=== Begin Enclosure ===

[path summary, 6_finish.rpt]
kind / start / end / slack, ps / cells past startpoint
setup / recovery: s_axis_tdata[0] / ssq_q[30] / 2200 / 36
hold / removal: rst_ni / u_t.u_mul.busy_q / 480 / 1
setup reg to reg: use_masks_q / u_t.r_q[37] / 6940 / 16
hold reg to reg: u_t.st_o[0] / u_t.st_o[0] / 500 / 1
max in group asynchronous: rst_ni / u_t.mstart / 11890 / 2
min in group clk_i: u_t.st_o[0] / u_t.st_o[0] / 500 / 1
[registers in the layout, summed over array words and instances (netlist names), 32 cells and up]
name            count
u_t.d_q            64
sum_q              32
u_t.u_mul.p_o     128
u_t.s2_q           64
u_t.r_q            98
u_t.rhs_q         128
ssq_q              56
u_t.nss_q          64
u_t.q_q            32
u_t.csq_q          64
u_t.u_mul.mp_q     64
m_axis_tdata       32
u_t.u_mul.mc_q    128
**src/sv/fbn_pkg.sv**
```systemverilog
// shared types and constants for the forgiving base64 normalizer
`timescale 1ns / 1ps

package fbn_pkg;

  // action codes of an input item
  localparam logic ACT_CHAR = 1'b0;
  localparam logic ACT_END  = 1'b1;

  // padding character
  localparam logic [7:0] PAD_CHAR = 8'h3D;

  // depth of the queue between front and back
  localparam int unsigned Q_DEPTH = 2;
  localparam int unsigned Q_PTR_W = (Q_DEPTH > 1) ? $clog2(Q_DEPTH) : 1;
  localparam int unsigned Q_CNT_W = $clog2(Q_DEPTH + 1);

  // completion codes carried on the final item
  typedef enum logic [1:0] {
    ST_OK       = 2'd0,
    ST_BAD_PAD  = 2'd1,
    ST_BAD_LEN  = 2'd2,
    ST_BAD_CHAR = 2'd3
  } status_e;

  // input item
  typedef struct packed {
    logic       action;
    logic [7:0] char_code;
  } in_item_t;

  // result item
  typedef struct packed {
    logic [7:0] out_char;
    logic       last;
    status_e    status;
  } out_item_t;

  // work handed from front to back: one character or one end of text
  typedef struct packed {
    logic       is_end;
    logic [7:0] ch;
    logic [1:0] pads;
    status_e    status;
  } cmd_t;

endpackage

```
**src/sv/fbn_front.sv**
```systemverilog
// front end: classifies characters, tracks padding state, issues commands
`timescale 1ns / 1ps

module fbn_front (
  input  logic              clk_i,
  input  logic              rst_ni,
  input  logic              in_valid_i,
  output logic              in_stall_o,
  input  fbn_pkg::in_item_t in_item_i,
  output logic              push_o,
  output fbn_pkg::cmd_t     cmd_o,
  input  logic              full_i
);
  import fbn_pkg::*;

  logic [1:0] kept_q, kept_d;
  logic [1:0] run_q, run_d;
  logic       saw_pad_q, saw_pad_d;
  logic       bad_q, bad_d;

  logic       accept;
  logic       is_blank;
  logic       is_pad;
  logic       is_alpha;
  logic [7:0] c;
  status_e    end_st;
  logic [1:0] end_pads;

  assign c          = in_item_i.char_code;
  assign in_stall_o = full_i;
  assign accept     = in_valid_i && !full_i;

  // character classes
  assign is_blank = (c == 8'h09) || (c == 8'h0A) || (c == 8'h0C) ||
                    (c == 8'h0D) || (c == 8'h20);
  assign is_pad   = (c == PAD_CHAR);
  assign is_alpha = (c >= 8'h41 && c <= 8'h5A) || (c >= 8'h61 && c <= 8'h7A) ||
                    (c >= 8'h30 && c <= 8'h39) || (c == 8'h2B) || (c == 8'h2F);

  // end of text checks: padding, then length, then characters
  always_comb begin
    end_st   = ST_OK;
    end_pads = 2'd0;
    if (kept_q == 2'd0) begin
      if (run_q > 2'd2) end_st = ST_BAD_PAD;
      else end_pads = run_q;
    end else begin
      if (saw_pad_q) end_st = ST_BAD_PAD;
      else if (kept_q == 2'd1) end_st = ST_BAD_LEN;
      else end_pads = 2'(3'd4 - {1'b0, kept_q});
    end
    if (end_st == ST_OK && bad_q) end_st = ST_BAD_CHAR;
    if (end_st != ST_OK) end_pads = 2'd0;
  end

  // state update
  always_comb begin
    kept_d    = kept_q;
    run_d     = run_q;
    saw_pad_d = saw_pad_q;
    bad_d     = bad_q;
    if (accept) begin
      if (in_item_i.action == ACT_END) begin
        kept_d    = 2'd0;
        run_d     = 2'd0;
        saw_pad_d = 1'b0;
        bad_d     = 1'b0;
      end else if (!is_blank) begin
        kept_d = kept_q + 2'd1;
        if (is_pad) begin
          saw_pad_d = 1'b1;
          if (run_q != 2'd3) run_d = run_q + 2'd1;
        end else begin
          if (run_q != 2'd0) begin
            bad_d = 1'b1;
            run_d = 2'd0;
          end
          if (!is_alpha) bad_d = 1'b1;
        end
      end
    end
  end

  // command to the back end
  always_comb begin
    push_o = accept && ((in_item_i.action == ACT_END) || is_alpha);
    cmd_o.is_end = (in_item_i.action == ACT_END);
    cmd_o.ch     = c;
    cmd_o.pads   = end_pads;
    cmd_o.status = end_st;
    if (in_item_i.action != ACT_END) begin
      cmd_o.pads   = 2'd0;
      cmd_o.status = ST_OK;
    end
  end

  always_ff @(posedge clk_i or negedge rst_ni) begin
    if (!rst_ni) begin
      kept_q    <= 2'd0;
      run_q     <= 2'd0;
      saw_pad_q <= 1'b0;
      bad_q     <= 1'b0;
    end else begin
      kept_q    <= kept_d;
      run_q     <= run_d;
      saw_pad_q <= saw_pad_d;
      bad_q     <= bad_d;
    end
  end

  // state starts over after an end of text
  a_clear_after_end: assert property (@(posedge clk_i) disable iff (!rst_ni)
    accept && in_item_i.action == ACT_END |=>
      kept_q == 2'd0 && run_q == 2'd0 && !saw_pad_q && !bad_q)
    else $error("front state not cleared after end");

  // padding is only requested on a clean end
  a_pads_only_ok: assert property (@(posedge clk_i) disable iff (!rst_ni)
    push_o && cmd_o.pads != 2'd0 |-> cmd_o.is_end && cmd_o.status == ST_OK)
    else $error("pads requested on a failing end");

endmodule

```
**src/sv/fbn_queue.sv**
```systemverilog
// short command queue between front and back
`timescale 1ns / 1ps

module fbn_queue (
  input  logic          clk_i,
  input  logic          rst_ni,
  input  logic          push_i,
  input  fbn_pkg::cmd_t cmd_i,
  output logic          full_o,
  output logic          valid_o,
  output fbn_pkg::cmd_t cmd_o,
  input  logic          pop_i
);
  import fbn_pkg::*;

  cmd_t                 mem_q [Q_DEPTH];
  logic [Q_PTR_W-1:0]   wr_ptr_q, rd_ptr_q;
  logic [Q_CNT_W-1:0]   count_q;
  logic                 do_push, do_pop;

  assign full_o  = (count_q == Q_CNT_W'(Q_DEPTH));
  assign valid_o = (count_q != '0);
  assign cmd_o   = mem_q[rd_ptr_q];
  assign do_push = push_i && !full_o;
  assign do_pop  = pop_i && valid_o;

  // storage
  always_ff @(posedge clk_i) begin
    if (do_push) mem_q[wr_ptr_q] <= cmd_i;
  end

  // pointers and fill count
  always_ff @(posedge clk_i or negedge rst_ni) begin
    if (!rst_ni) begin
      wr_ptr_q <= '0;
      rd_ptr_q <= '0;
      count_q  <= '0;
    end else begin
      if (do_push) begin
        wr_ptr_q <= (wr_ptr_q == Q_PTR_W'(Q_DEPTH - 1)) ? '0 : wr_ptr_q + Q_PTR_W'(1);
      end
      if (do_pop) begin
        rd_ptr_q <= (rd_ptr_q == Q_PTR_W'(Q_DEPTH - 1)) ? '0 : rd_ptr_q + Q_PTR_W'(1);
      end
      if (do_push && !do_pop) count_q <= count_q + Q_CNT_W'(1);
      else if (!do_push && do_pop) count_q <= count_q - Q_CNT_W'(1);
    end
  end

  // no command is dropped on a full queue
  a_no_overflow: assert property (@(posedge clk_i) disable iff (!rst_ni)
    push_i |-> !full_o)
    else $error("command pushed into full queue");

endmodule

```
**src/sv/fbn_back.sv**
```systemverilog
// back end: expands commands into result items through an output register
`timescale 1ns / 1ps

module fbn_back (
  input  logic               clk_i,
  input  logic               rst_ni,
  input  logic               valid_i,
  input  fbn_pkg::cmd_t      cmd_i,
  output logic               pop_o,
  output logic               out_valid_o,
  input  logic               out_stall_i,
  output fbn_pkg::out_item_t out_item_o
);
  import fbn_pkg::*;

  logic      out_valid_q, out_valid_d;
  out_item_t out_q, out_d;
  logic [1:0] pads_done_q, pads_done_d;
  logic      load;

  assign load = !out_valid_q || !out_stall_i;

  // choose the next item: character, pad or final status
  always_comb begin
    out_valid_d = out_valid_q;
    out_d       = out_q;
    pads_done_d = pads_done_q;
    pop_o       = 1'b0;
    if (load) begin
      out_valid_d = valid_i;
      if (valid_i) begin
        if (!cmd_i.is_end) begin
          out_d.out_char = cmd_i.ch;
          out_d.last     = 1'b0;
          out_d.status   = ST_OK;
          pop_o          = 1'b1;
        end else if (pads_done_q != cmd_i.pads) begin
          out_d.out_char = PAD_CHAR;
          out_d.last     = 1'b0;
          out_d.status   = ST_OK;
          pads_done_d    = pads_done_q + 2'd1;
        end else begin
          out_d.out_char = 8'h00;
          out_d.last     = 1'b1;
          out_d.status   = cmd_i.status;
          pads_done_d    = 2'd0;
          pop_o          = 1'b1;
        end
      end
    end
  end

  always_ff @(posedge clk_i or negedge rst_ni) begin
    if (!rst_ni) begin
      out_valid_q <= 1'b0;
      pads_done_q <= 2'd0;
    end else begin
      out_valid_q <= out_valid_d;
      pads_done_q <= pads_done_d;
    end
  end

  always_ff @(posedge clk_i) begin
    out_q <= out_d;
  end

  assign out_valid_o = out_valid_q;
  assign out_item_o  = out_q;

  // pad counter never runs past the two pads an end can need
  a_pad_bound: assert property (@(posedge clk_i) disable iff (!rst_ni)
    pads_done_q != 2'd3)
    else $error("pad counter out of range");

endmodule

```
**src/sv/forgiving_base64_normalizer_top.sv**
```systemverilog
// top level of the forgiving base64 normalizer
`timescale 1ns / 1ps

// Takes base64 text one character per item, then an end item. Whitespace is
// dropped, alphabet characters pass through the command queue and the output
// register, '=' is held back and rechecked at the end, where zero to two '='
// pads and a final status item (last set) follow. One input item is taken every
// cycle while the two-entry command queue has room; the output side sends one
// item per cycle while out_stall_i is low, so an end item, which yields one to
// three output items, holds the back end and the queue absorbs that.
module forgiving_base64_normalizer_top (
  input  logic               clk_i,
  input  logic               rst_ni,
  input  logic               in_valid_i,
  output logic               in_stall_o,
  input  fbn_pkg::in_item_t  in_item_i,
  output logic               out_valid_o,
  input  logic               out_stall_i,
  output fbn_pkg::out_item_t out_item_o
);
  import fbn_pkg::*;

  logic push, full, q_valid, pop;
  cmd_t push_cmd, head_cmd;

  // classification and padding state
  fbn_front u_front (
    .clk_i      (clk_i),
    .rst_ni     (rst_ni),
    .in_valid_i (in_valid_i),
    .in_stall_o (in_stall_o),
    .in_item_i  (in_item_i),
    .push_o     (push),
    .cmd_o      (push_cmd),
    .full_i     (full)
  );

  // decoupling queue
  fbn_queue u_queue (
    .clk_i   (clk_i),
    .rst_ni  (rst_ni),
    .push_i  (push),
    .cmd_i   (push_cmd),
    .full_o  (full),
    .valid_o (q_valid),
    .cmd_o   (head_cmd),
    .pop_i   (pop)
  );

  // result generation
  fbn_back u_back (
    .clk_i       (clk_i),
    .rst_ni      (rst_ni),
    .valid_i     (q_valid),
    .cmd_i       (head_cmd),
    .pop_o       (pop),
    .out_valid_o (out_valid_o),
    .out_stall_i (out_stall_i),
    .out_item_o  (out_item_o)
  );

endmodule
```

=== End Enclosure ===
=== Begin Enclosure ===

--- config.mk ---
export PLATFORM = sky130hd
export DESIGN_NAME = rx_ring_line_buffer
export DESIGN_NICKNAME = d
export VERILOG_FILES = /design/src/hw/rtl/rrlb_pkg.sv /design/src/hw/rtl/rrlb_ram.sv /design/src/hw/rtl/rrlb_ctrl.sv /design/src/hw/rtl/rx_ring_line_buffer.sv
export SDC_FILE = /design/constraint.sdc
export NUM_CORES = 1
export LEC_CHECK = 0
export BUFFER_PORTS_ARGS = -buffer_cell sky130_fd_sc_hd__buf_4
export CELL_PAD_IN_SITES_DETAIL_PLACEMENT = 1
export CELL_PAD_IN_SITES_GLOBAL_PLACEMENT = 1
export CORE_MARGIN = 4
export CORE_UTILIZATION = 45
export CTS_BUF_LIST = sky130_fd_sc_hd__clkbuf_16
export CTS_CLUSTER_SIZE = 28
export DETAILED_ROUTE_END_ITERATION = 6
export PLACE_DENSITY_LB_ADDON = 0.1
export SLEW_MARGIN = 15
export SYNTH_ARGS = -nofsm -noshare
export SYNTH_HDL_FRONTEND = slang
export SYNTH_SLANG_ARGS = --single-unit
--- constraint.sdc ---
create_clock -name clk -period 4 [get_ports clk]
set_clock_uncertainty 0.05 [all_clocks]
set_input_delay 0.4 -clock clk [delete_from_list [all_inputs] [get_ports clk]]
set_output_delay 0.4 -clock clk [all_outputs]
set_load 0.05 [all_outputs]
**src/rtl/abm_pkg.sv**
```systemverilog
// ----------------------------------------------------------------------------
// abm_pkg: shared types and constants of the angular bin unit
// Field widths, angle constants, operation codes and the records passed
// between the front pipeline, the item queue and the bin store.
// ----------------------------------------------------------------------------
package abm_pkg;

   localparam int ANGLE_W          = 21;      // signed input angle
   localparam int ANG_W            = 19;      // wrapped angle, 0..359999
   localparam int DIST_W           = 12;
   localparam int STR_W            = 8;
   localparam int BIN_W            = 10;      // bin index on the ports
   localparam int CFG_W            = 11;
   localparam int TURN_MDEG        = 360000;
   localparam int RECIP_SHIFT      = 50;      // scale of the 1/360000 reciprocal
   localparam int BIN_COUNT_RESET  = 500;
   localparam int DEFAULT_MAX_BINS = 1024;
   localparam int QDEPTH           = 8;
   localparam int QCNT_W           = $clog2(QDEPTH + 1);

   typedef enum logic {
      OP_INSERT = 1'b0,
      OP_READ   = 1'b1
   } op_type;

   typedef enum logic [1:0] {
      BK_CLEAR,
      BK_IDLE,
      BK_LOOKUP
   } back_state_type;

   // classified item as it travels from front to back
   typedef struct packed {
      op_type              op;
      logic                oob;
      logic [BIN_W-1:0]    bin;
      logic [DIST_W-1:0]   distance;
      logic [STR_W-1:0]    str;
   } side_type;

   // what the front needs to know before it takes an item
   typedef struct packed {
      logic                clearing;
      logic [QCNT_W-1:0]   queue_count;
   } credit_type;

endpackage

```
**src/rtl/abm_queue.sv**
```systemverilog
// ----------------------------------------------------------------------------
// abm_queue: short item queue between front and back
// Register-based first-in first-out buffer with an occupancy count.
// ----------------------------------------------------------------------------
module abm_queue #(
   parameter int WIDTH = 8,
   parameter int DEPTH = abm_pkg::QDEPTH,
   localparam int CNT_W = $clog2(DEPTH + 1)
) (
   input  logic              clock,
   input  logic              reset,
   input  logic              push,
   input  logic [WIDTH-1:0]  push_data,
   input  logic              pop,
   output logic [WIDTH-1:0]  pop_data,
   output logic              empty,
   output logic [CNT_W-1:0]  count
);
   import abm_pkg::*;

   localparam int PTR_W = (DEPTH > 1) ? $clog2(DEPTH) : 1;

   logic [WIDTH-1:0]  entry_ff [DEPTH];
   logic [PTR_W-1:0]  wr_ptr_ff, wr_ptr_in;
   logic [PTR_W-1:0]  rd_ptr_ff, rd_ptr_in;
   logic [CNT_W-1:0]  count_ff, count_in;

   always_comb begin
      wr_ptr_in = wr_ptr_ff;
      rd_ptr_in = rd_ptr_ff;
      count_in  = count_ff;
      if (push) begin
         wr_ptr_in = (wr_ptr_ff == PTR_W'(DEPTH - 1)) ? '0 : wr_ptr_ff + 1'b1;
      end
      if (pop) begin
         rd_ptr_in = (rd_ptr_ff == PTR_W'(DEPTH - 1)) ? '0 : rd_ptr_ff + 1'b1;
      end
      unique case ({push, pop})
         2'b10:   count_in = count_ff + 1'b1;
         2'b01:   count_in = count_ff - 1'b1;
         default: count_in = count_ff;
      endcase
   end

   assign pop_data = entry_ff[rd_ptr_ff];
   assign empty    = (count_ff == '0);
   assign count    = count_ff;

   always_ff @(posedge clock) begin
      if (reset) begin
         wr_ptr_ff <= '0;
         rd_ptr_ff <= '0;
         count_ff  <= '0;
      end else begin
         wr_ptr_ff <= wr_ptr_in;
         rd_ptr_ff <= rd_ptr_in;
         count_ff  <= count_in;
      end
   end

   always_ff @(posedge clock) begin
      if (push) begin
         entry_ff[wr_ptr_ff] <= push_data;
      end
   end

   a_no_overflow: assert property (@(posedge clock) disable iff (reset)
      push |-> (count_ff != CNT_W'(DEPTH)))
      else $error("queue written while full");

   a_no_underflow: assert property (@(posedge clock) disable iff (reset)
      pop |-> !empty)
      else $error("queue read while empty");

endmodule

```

=== End Enclosure ===

→ TASK DETAILS
Which lines of the entries above contain the string "then"? Copy each one.

→ SOLUTION FOR THIS EXERCISE
  // end of text checks: padding, then length, then characters
// Takes base64 text one character per item, then an end item. Whitespace is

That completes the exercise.